I sipped my kahwa, pretending to study the skyline instead of him."

The thing about Ali was… he had this way of settling in, like furniture that's been there all your life. Two days in the house, and it already felt like he'd always been here — which was both comforting and irritating in equal measure.

The breeze caught the edge of my dupatta again, lifting it almost into his lap. He caught it without thinking, his fingers brushing against mine as he handed it back. I snatched it away, scowling to cover the way my stomach did that annoying flip.

"You've always been like this," he said, leaning back on his hands. "Too proud to say thank you."

I raised an eyebrow. "And you've always been like this — thinking every little thing you do deserves one."

He chuckled, the sound low and warm. "Maybe it does. After all, I've been looking out for you since—"

"Since when?" I cut in.

He tilted his head, eyes glinting. "Since forever."

I wanted to laugh it off, but there was something in the way he said it — a weight, a truth — that made me glance away. I fixed my eyes on the hazy mountains instead, feeling his gaze like sunlight on my cheek.

We fell into an easy silence, sipping kahwa. Somewhere below, a vendor's bell rang, and the faint smell of roasted corn drifted up. The warm breeze tangled with my hair, lifting strands into my eyes. Ali reached over without asking, tucking them gently behind my ear.

I froze. It wasn't the first time he'd done that — we'd grown up in the same house during countless summers, after all — but it felt different now. My pulse was annoyingly loud in my ears.

"You still do that little frown when you're thinking too much," he said softly. "You've had it since you were twelve."

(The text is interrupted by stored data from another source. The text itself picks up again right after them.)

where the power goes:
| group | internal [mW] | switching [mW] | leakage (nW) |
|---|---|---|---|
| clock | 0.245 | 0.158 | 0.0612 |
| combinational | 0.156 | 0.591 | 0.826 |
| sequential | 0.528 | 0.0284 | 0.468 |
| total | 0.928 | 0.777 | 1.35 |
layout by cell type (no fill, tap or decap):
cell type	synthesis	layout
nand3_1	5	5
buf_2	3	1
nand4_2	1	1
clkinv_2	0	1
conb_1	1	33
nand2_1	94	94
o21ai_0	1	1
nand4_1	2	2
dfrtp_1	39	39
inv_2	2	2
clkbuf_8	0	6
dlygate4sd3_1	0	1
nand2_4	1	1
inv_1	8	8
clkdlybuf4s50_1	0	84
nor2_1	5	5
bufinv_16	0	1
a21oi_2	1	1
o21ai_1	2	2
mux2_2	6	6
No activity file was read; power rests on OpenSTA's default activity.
===== src/rtl/stuff_framer_pkg.sv =====
package stuff_framer_pkg;
  localparam int unsigned DEF_DATA_W = 8;
  localparam logic [DEF_DATA_W-1:0] DEF_SOF  = 8'h7E;
  localparam logic [DEF_DATA_W-1:0] DEF_EOF  = 8'h7F;
  localparam logic [DEF_DATA_W-1:0] DEF_ESC  = 8'h7D;
  localparam logic [DEF_DATA_W-1:0] DEF_FLIP = 8'h20;

  typedef enum logic [1:0] {
    ST_HEAD = 2'd0,  // waiting to send the start code
    ST_BODY = 2'd1,  // payload, or escape prefix of a reserved byte
    ST_ESC  = 2'd2,  // flipped second half of an escape pair
    ST_TAIL = 2'd3   // end code
  } frm_state_e;
endpackage


===== src/rtl/frm_classify.sv =====
module frm_classify #(
  parameter int unsigned DATA_W = 8,
  parameter logic [DATA_W-1:0] SOF_CODE = 8'h7E,
  parameter logic [DATA_W-1:0] EOF_CODE = 8'h7F,
  parameter logic [DATA_W-1:0] ESC_CODE = 8'h7D
) (
  input  logic [DATA_W-1:0] data,
  output logic              hit
);
  localparam int unsigned NUM_CODES = 3;
  localparam logic [NUM_CODES*DATA_W-1:0] CODE_VEC = {ESC_CODE, EOF_CODE, SOF_CODE};

  logic [NUM_CODES-1:0] match;

  for (genvar gi = 0; gi < NUM_CODES; gi++) begin : g_cmp
    assign match[gi] = (data == CODE_VEC[gi*DATA_W +: DATA_W]);
  end

  assign hit = |match;
endmodule


===== src/rtl/frm_fsm.sv =====
module frm_fsm
  import stuff_framer_pkg::*;
(
  input  logic       clk,
  input  logic       rst_n,
  input  logic       in_valid,
  input  logic       in_last,
  input  logic       hit,
  input  logic       out_ready,
  output frm_state_e state
);
  frm_state_e state_d;

  always_comb begin
    state_d = state;
    unique case (state)
      ST_HEAD: if (in_valid && out_ready) state_d = ST_BODY;
      ST_BODY: begin
        if (in_valid && out_ready) begin
          if (hit)          state_d = ST_ESC;
          else if (in_last) state_d = ST_TAIL;
        end
      end
      ST_ESC:  if (in_valid && out_ready) state_d = in_last ? ST_TAIL : ST_BODY;
      ST_TAIL: if (out_ready) state_d = ST_HEAD;
      default: state_d = ST_HEAD;
    endcase
  end

  always_ff @(posedge clk or negedge rst_n) begin
    if (!rst_n) state <= ST_HEAD;
    else        state <= state_d;
  end
endmodule


===== src/rtl/frm_outmux.sv =====
module frm_outmux
  import stuff_framer_pkg::*;
#(
  parameter int unsigned DATA_W = 8,
  parameter logic [DATA_W-1:0] SOF_CODE  = 8'h7E,
  parameter logic [DATA_W-1:0] EOF_CODE  = 8'h7F,
  parameter logic [DATA_W-1:0] ESC_CODE  = 8'h7D,
  parameter logic [DATA_W-1:0] FLIP_MASK = 8'h20
) (
  input  frm_state_e        state,
  input  logic              in_valid,
  input  logic [DATA_W-1:0] in_data,
  input  logic              hit,
  input  logic              out_ready,
  output logic              in_ready,
  output logic              out_valid,
  output logic [DATA_W-1:0] out_data,
  output logic              out_last
);
  function automatic logic [DATA_W-1:0] flip_byte(input logic [DATA_W-1:0] d);
    return d ^ FLIP_MASK;
  endfunction

  always_comb begin
    out_valid = in_valid;
    out_data  = in_data;
    out_last  = 1'b0;
    in_ready  = 1'b0;
    unique case (state)
      ST_HEAD: out_data = SOF_CODE;
      ST_BODY: begin
        out_data = hit ? ESC_CODE : in_data;
        in_ready = !hit && out_ready;
      end
      ST_ESC: begin
        out_data = flip_byte(in_data);
        in_ready = out_ready;
      end
      ST_TAIL: begin
        out_valid = 1'b1;
        out_data  = EOF_CODE;
        out_last  = 1'b1;
      end
      default: out_valid = 1'b0;
    endcase
  end
endmodule


===== src/rtl/stuff_framer.sv =====
module stuff_framer
  import stuff_framer_pkg::*;
#(
  parameter int unsigned DATA_W = DEF_DATA_W,
  parameter logic [DATA_W-1:0] SOF_CODE  = DEF_SOF,
  parameter logic [DATA_W-1:0] EOF_CODE  = DEF_EOF,
  parameter logic [DATA_W-1:0] ESC_CODE  = DEF_ESC,
  parameter logic [DATA_W-1:0] FLIP_MASK = DEF_FLIP
) (
  input  logic              clk,
  input  logic              rst_n,
  input  logic              s_tvalid,
  output logic              s_tready,
  input  logic [DATA_W-1:0] s_tdata,
  input  logic              s_tlast,
  output logic              m_tvalid,
  input  logic              m_tready,
  output logic [DATA_W-1:0] m_tdata,
  output logic              m_tlast
);
  frm_state_e w_state;
  logic       w_hit;
  logic       w_take;   // input byte accepted
  logic       w_emit;   // output byte delivered

  frm_classify #(
    .DATA_W(DATA_W), .SOF_CODE(SOF_CODE), .EOF_CODE(EOF_CODE), .ESC_CODE(ESC_CODE)
  ) u_classify (
    .data(s_tdata),
    .hit (w_hit)
  );

  frm_fsm u_fsm (
    .clk      (clk),
    .rst_n    (rst_n),
    .in_valid (s_tvalid),
    .in_last  (s_tlast),
    .hit      (w_hit),
    .out_ready(m_tready),
    .state    (w_state)
  );

  frm_outmux #(
    .DATA_W(DATA_W), .SOF_CODE(SOF_CODE), .EOF_CODE(EOF_CODE),
    .ESC_CODE(ESC_CODE), .FLIP_MASK(FLIP_MASK)
  ) u_outmux (
    .state    (w_state),
    .in_valid (s_tvalid),
    .in_data  (s_tdata),
    .hit      (w_hit),
    .out_ready(m_tready),
    .in_ready (s_tready),
    .out_valid(m_tvalid),
    .out_data (m_tdata),
    .out_last (m_tlast)
  );

  assign w_take = s_tvalid && s_tready;
  assign w_emit = m_tvalid && m_tready;
endmodule


===== config.mk =====
export PLATFORM = sky130hd
export DESIGN_NAME = stuff_framer
export DESIGN_NICKNAME = d
export VERILOG_FILES = /design/src/rtl/stuff_framer_pkg.sv /design/src/rtl/frm_classify.sv /design/src/rtl/frm_fsm.sv /design/src/rtl/frm_outmux.sv /design/src/rtl/stuff_framer.sv
export SDC_FILE = /design/constraint.sdc
export NUM_CORES = 1
export LEC_CHECK = 0
export ABC_CLOCK_PERIOD_IN_PS = 2000
export BUFFER_PORTS_ARGS = -buffer_cell sky130_fd_sc_hd__buf_2
export CELL_PAD_IN_SITES_DETAIL_PLACEMENT = 0
export CELL_PAD_IN_SITES_GLOBAL_PLACEMENT = 2
export CORE_ASPECT_RATIO = 0.75
export CORE_MARGIN = 10
export CORE_UTILIZATION = 20
export CTS_BUF_LIST = sky130_fd_sc_hd__clkbuf_4
export DETAILED_ROUTE_END_ITERATION = 7
export PLACE_DENSITY_LB_ADDON = 0.1
export SETUP_SLACK_MARGIN = 0.4
export SLEW_MARGIN = 20
export SYNTH_ARGS = -nofsm -noshare
export SYNTH_HDL_FRONTEND = slang
export SYNTH_SLANG_ARGS = --single-unit

===== constraint.sdc =====
create_clock -name clk -period 2 [get_ports clk]
set_clock_uncertainty 0.1 [all_clocks]
set_input_delay 0.1 -clock clk [delete_from_list [all_inputs] [get_ports clk]]
set_output_delay 0.1 -clock clk [all_outputs]
set_load 0.005 [all_outputs]

Word level (Yosys, flattened, before mapping) --
Index checks and enable logic that the tools add are counted.
Cells by class: add/subtract/negate cells 0, $mul 0, div/mod/pow operators 0, magnitude comparators 0, eq/ne operators 11, shifts and indexed selects 0, mux-type cells 13, bitwise gates (word level) 1, reduce and logical (&&, ||, !) cells 6
Operators with widths (number):
- one-hot mux 8 bit (4 select lines) | 1
- == test 8 x 7 -> 1 bit (second input constant) | 3
- two-way mux 2 bit | 7
- two-way mux 8 bit | 1
- one-hot mux 2 bit (4 select lines) | 1
- inequality test 2 x 1 -> 1 bit (second input constant) | 3
- AND reduction 5 bit | 1
- == test 2 bit (second input constant) | 2
- inequality test 3 x 2 -> 1 bit (second input constant) | 1
- OR reduction 3 bit | 1
- == test 2 x 1 -> 1 bit (second input constant) | 1
- logical AND 1 bit | 2
- logical NOT 2 bit | 1
- two-way mux 1 bit | 2
- inequality test 2 bit (second input constant) | 1
- one-hot mux 1 bit (2 select lines) | 1
- logical NOT 1 bit | 1
- inverter 1 bit | 1
Storage, ports and cells: flip-flop bits (word level) 2, latch bits 0, memory bits (writable) 0, bits in read-only memories 0, input port bits 13, output and inout bits 11, logic and storage cells 32, memories 0

Longest topological paths before layout --
Gate-level depths: netlist of the first run.
depth in word-level cells 5, gate-level depth with buffers 6, gate-level depth less buffers 6

By module --
Synthesis of the first run repeated with hierarchy kept, for this count alone.
Second synthesis, totals: cells, all modules 46, area total of the unflattened synthesis 312.8 um^2
By module, submodules not included:
- frm_outmux | instances 1, cells an instance 31, area an instance 192.7 um^2, seq. area each 0.0 um^2
- frm_fsm | instances 1, cells an instance 12, area an instance 100.1 um^2, seq. area each 50.0 um^2
- frm_classify | instances 1, cells an instance 3, area an instance 20.0 um^2, seq. area each 0.0 um^2

Worst setup path before layout of the first run --
Ideal clock, no wire load.
path kind reg2reg, start register u_fsm.state[1], end register u_fsm.state[0], setup time 0.118 ns, data arrival time 1.585 ns, required time 1.782 ns, path slack 0.196 ns, stages on the path, launching flop included 7, buffers on the path 0, clock period less this slack 1.804 ns, cell sequence dfrtp_1 inv_1 ha_1 or3_1 a21oi_2 a31oi_1 o2bb2a_4
On the way: cells in the longest elaborated chain, start to end 3, elaborated cells between the ends (all ways) 11, classes of those cells eq/ne (8); mux (1); reduce/logical (2)
Ends and longest elaborated chain:
- from (decl) | RTL line frm_fsm.sv:10 | output frm_state_e state
- from (signal assigned) | RTL line frm_fsm.sv:32 | else state <= state_d;
- == test 2 x 1 -> 1 bit (tied with other cells) | RTL line frm_fsm.sv:16 | unique case (state)
- inequality test 3 x 2 -> 1 bit (no source line) (tied with other cells)
- AND reduction 5 bit (no source line)
Several ways; a longest one is shown, not always the timed one. A chain may end at the register's enable or synchronous reset.

Worst setup path after layout of the first run --
start register u_fsm.state[0], end register u_fsm.state[1]
The elaborated chain is that of the path after synthesis.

"Observant, aren't you?" I muttered.

"Only with you."

The kahwa was suddenly too hot in my hands. I set it down and stood, pacing toward the far edge of the roof. The view stretched over a patchwork of tin and brick rooftops, dotted with drying clothes and cooing pigeons. Behind me, I could feel him following — not hurried, just steady.

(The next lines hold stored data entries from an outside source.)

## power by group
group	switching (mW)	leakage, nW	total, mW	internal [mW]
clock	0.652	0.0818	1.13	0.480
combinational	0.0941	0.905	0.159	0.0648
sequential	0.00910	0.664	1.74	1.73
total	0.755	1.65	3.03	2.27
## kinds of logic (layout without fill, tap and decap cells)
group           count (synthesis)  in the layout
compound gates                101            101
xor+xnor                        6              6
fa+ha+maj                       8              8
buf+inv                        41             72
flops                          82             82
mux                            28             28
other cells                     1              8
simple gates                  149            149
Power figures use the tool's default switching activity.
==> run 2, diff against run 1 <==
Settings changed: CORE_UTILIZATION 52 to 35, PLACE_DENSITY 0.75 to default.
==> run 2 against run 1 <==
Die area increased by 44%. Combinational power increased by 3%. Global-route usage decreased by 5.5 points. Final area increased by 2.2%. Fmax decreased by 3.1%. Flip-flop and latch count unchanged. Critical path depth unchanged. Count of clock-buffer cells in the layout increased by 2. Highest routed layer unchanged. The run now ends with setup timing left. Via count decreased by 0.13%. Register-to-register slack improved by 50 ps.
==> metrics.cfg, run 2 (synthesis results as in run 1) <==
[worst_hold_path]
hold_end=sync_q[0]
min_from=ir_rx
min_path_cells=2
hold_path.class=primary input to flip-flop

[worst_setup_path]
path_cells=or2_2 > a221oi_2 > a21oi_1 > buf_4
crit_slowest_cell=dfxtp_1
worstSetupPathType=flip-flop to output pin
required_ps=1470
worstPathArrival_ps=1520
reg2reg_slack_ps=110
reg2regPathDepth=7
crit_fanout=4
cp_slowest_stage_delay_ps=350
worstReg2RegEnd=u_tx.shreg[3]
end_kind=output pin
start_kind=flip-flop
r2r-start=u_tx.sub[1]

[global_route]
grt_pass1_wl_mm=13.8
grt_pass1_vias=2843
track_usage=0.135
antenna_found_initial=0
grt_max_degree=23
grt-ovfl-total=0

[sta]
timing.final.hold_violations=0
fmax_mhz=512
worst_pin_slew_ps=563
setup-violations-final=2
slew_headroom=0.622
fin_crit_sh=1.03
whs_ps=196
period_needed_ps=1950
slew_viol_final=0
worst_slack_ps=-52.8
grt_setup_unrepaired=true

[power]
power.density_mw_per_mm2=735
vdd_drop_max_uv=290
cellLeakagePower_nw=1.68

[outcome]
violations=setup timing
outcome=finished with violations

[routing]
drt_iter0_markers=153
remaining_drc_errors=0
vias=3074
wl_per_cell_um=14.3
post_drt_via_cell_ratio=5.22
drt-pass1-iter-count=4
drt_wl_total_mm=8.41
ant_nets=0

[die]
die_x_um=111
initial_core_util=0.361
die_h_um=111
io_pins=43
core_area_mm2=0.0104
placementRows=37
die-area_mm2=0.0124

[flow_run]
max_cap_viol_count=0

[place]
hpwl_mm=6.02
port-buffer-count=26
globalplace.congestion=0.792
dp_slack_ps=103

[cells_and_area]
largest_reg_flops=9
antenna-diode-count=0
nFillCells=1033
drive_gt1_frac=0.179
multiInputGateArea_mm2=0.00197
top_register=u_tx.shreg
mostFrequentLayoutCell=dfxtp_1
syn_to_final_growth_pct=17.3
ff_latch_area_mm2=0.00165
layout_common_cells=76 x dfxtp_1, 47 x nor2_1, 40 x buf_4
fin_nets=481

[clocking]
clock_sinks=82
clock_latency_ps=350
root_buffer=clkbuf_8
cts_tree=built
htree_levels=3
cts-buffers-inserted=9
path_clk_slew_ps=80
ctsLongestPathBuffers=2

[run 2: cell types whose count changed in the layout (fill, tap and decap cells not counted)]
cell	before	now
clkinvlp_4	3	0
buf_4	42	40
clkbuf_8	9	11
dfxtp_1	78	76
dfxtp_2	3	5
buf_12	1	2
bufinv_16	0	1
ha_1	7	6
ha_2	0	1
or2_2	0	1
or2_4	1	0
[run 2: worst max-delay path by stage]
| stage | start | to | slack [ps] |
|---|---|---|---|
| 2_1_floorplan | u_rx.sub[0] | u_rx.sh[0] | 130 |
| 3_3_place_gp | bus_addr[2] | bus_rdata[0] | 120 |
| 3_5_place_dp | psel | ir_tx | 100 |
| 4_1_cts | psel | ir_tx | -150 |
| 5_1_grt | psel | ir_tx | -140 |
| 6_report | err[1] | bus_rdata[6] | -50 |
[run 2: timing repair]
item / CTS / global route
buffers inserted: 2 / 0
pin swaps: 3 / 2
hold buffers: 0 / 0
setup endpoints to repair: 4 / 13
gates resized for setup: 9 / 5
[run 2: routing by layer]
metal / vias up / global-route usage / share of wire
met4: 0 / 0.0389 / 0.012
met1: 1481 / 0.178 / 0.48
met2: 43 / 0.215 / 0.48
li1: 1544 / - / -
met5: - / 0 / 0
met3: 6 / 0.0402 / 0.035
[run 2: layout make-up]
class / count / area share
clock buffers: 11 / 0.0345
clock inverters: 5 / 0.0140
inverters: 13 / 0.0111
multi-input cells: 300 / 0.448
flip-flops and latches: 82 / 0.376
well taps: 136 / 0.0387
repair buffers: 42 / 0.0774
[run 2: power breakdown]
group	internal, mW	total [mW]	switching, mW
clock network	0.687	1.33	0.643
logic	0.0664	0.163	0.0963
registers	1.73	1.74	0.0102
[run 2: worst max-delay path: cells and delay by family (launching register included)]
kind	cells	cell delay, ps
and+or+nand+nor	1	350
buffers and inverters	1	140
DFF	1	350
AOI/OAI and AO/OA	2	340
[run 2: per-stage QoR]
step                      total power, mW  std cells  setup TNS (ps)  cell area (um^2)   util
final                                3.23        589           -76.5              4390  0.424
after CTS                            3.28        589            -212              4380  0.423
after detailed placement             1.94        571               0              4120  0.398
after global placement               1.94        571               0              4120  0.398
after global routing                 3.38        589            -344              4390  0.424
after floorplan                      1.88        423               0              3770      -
**src/rtl/pscan_pkg.sv**
```systemverilog
`timescale 1ns/1ps
package pscan_pkg;
  localparam int unsigned PIX_W    = 8;
  localparam int unsigned NPLANES  = 4;
  localparam int unsigned ADDR_W   = 16;
  localparam int unsigned ROW_STEP = 80;

  typedef struct packed {
    logic frame;
    logic line;
    logic pix;
  } strobe_t;
endpackage

```
**src/rtl/pscan_addr_gen.sv**
```systemverilog
`timescale 1ns/1ps
module pscan_addr_gen #(
  parameter int unsigned ADDR_W   = 16,
  parameter int unsigned ROW_STEP = 80,
  parameter int unsigned NPLANES  = 4
) (
  input  logic              clk,
  input  logic              rst_n,
  input  logic              frame_i,
  input  logic              line_i,
  input  logic              step_i,
  input  logic [ADDR_W-1:0] start_i,
  input  logic              chain_i,
  output logic [ADDR_W-1:0] rd_addr_o
);
  localparam int unsigned SHIFT = $clog2(NPLANES);
  localparam logic [ADDR_W-1:0] STEP_A = ADDR_W'(ROW_STEP);
  localparam logic [ADDR_W-1:0] LOW_MASK = ADDR_W'((1 << SHIFT) - 1);

  logic [ADDR_W-1:0] base_q, base_d;
  logic [ADDR_W-1:0] scan_q, scan_d;
  logic              chain_q, chain_d;
  logic              upd_en;

  assign upd_en = frame_i | line_i | step_i;

  always_comb begin
    base_d  = base_q;
    scan_d  = scan_q;
    chain_d = chain_q;
    if (frame_i) begin
      base_d  = start_i;
      scan_d  = start_i;
      chain_d = chain_i;
    end else if (line_i) begin
      base_d = base_q + STEP_A;
      scan_d = base_q + STEP_A;
    end else if (step_i) begin
      scan_d = scan_q + 1'b1;
    end
  end

  always_ff @(posedge clk or negedge rst_n) begin
    if (!rst_n) begin
      base_q  <= '0;
      scan_q  <= '0;
      chain_q <= 1'b0;
    end else if (upd_en) begin
      base_q  <= base_d;
      scan_q  <= scan_d;
      chain_q <= chain_d;
    end
  end

  generate
    if (SHIFT == 0) begin : g_flat
      assign rd_addr_o = scan_q;
    end else begin : g_shift
      assign rd_addr_o = chain_q ? (scan_q << SHIFT) : scan_q;
    end
  endgenerate


  scan_hold_chk: assert property (@(posedge clk) disable iff (!rst_n)
    (!frame_i && !line_i && !step_i) |=> $stable(scan_q));


  row_step_chk: assert property (@(posedge clk) disable iff (!rst_n)
    (line_i && !frame_i) |=> (scan_q == ADDR_W'($past(base_q) + STEP_A)));


  chain_align_chk: assert property (@(posedge clk) disable iff (!rst_n)
    chain_q |-> ((rd_addr_o & LOW_MASK) == '0));


  frame_load_chk: assert property (@(posedge clk) disable iff (!rst_n)
    frame_i |=> (base_q == $past(start_i)));
endmodule

```
**src/rtl/pscan_plane_ser.sv**
```systemverilog
`timescale 1ns/1ps
module pscan_plane_ser #(
  parameter int unsigned PIX_W   = 8,
  parameter int unsigned NPLANES = 4
) (
  input  logic                       clk,
  input  logic                       rst_n,
  input  logic                       restart_i,
  input  logic                       pix_en_i,
  input  logic [NPLANES*PIX_W-1:0]   rd_data_i,
  output logic                       step_o,
  output logic [PIX_W-1:0]           pix_o,
  output logic                       vld_o
);
  localparam int unsigned PH_W = (NPLANES > 1) ? $clog2(NPLANES) : 1;
  localparam logic [PH_W-1:0] LAST = PH_W'(NPLANES - 1);

  logic [NPLANES*PIX_W-1:0] hold_q, hold_d;
  logic [PH_W-1:0]          phase_q, phase_d;
  logic [PIX_W-1:0]         pix_q, pix_d;
  logic                     vld_q;
  logic                     take;
  logic                     first;
  logic [PIX_W-1:0]         lane [NPLANES];

  genvar g;
  generate
    for (g = 0; g < NPLANES; g++) begin : g_lane
      assign lane[g] = hold_q[g*PIX_W +: PIX_W];
    end
  endgenerate

  assign take   = pix_en_i & ~restart_i;
  assign first  = (phase_q == '0);
  assign step_o = take & (phase_q == LAST);

  always_comb begin
    phase_d = phase_q;
    hold_d  = hold_q;
    pix_d   = pix_q;
    if (restart_i) begin
      phase_d = '0;
    end else if (take) begin
      phase_d = (phase_q == LAST) ? '0 : phase_q + 1'b1;
      if (first) begin
        hold_d = rd_data_i;
        pix_d  = rd_data_i[PIX_W-1:0];
      end else begin
        pix_d  = lane[phase_q];
      end
    end
  end

  always_ff @(posedge clk or negedge rst_n) begin
    if (!rst_n) begin
      phase_q <= '0;
      hold_q  <= '0;
      pix_q   <= '0;
      vld_q   <= 1'b0;
    end else begin
      vld_q <= take;
      if (restart_i | take) begin
        phase_q <= phase_d;
        hold_q  <= hold_d;
        pix_q   <= pix_d;
      end
    end
  end

  assign pix_o = pix_q;
  assign vld_o = vld_q;


  vld_src_chk: assert property (@(posedge clk) disable iff (!rst_n)
    vld_o |-> ($past(pix_en_i) && !$past(restart_i)));


  phase_zero_chk: assert property (@(posedge clk) disable iff (!rst_n)
    restart_i |=> (phase_q == '0));
endmodule

```
**src/rtl/planar_scanout.sv**
```systemverilog
`timescale 1ns/1ps
module planar_scanout
  import pscan_pkg::*;
(
  input  logic                      clk,
  input  logic                      rst_n,
  input  logic [ADDR_W-1:0]         start_addr,
  input  logic                      chain_mode,
  input  logic                      frame_start,
  input  logic                      line_start,
  input  logic                      pix_en,
  output logic [ADDR_W-1:0]         rd_addr,
  input  logic [NPLANES*PIX_W-1:0]  rd_data,
  output logic [PIX_W-1:0]          pix,
  output logic                      pix_valid
);
  logic [1:0] rst_sync_q;
  logic       rst_core_n;
  strobe_t    st;
  logic       step;

  always_ff @(posedge clk or negedge rst_n) begin
    if (!rst_n) rst_sync_q <= 2'b00;
    else        rst_sync_q <= {rst_sync_q[0], 1'b1};
  end
  assign rst_core_n = rst_sync_q[1];

  assign st = '{frame: frame_start, line: line_start, pix: pix_en};

  pscan_addr_gen #(
    .ADDR_W  (ADDR_W),
    .ROW_STEP(ROW_STEP),
    .NPLANES (NPLANES)
  ) u_addr (
    .clk      (clk),
    .rst_n    (rst_core_n),
    .frame_i  (st.frame),
    .line_i   (st.line),
    .step_i   (step),
    .start_i  (start_addr),
    .chain_i  (chain_mode),
    .rd_addr_o(rd_addr)
  );

  pscan_plane_ser #(
    .PIX_W  (PIX_W),
    .NPLANES(NPLANES)
  ) u_ser (
    .clk      (clk),
    .rst_n    (rst_core_n),
    .restart_i(st.frame | st.line),
    .pix_en_i (st.pix),
    .rd_data_i(rd_data),
    .step_o   (step),
    .pix_o    (pix),
    .vld_o    (pix_valid)
  );


  reset_quiet_chk: assert property (@(posedge clk)
    !rst_core_n |-> (!pix_valid && rd_addr == '0));
endmodule

```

"You're still avoiding answering me," he said when he stopped beside me.

"I'm not avoiding anything," I lied, crossing my arms.

His shoulder brushed mine as he leaned forward, resting his arms on the parapet wall. "You used to run to me first whenever something happened. Now you barely tell me anything."

"That's because you disappeared for three summers," I said before I could stop myself.

He glanced sideways at me. "And you missed me."

I scoffed, but my cheeks betrayed me with heat. "Don't flatter yourself."

His hand slid over mine on the warm cement wall, not gripping, just… there. The silence stretched, heavy but not uncomfortable. Below us, the sun dipped lower, painting everything in orange and gold.

"Iman," he said finally, his voice quiet but steady. "Some things don't change. Not the mountains, not the summers… and not the way I—"

"Ali!" I turned sharply, cutting him off as I suddenly remembered me and ali when we were bareky 5 and 6,I trying hard to win our race in childhood and Ali,who would always fall down at the last moment so that i could win the race."Do you want to race to the water tank?"

His brow arched, amused, but he didn't push. "You'll lose."

"Dream on."

We darted across the roof, bare feet slapping against the warm surface. I was faster for the first few steps, but his longer strides caught up easily. Just as I reached for the tank's edge, his hand closed around my wrist — warm, steady, and just a little too tight to be purely playful.

"Caught you," he said, breathing hard, eyes holding mine in a way that made the world feel suddenly smaller.

For a heartbeat, neither of us moved. Then he let go, stepping back with that same infuriating grin. "Still proud"

I rolled my eyes, pretending my pulse wasn't still racing. "And you're still impossible."

He leaned against the tank, watching me with that unreadable mix of affection and something I didn't dare name. The sun dipped behind the mountains, shadows cooling the rooftop, but I swear the warmth between us didn't fade at all.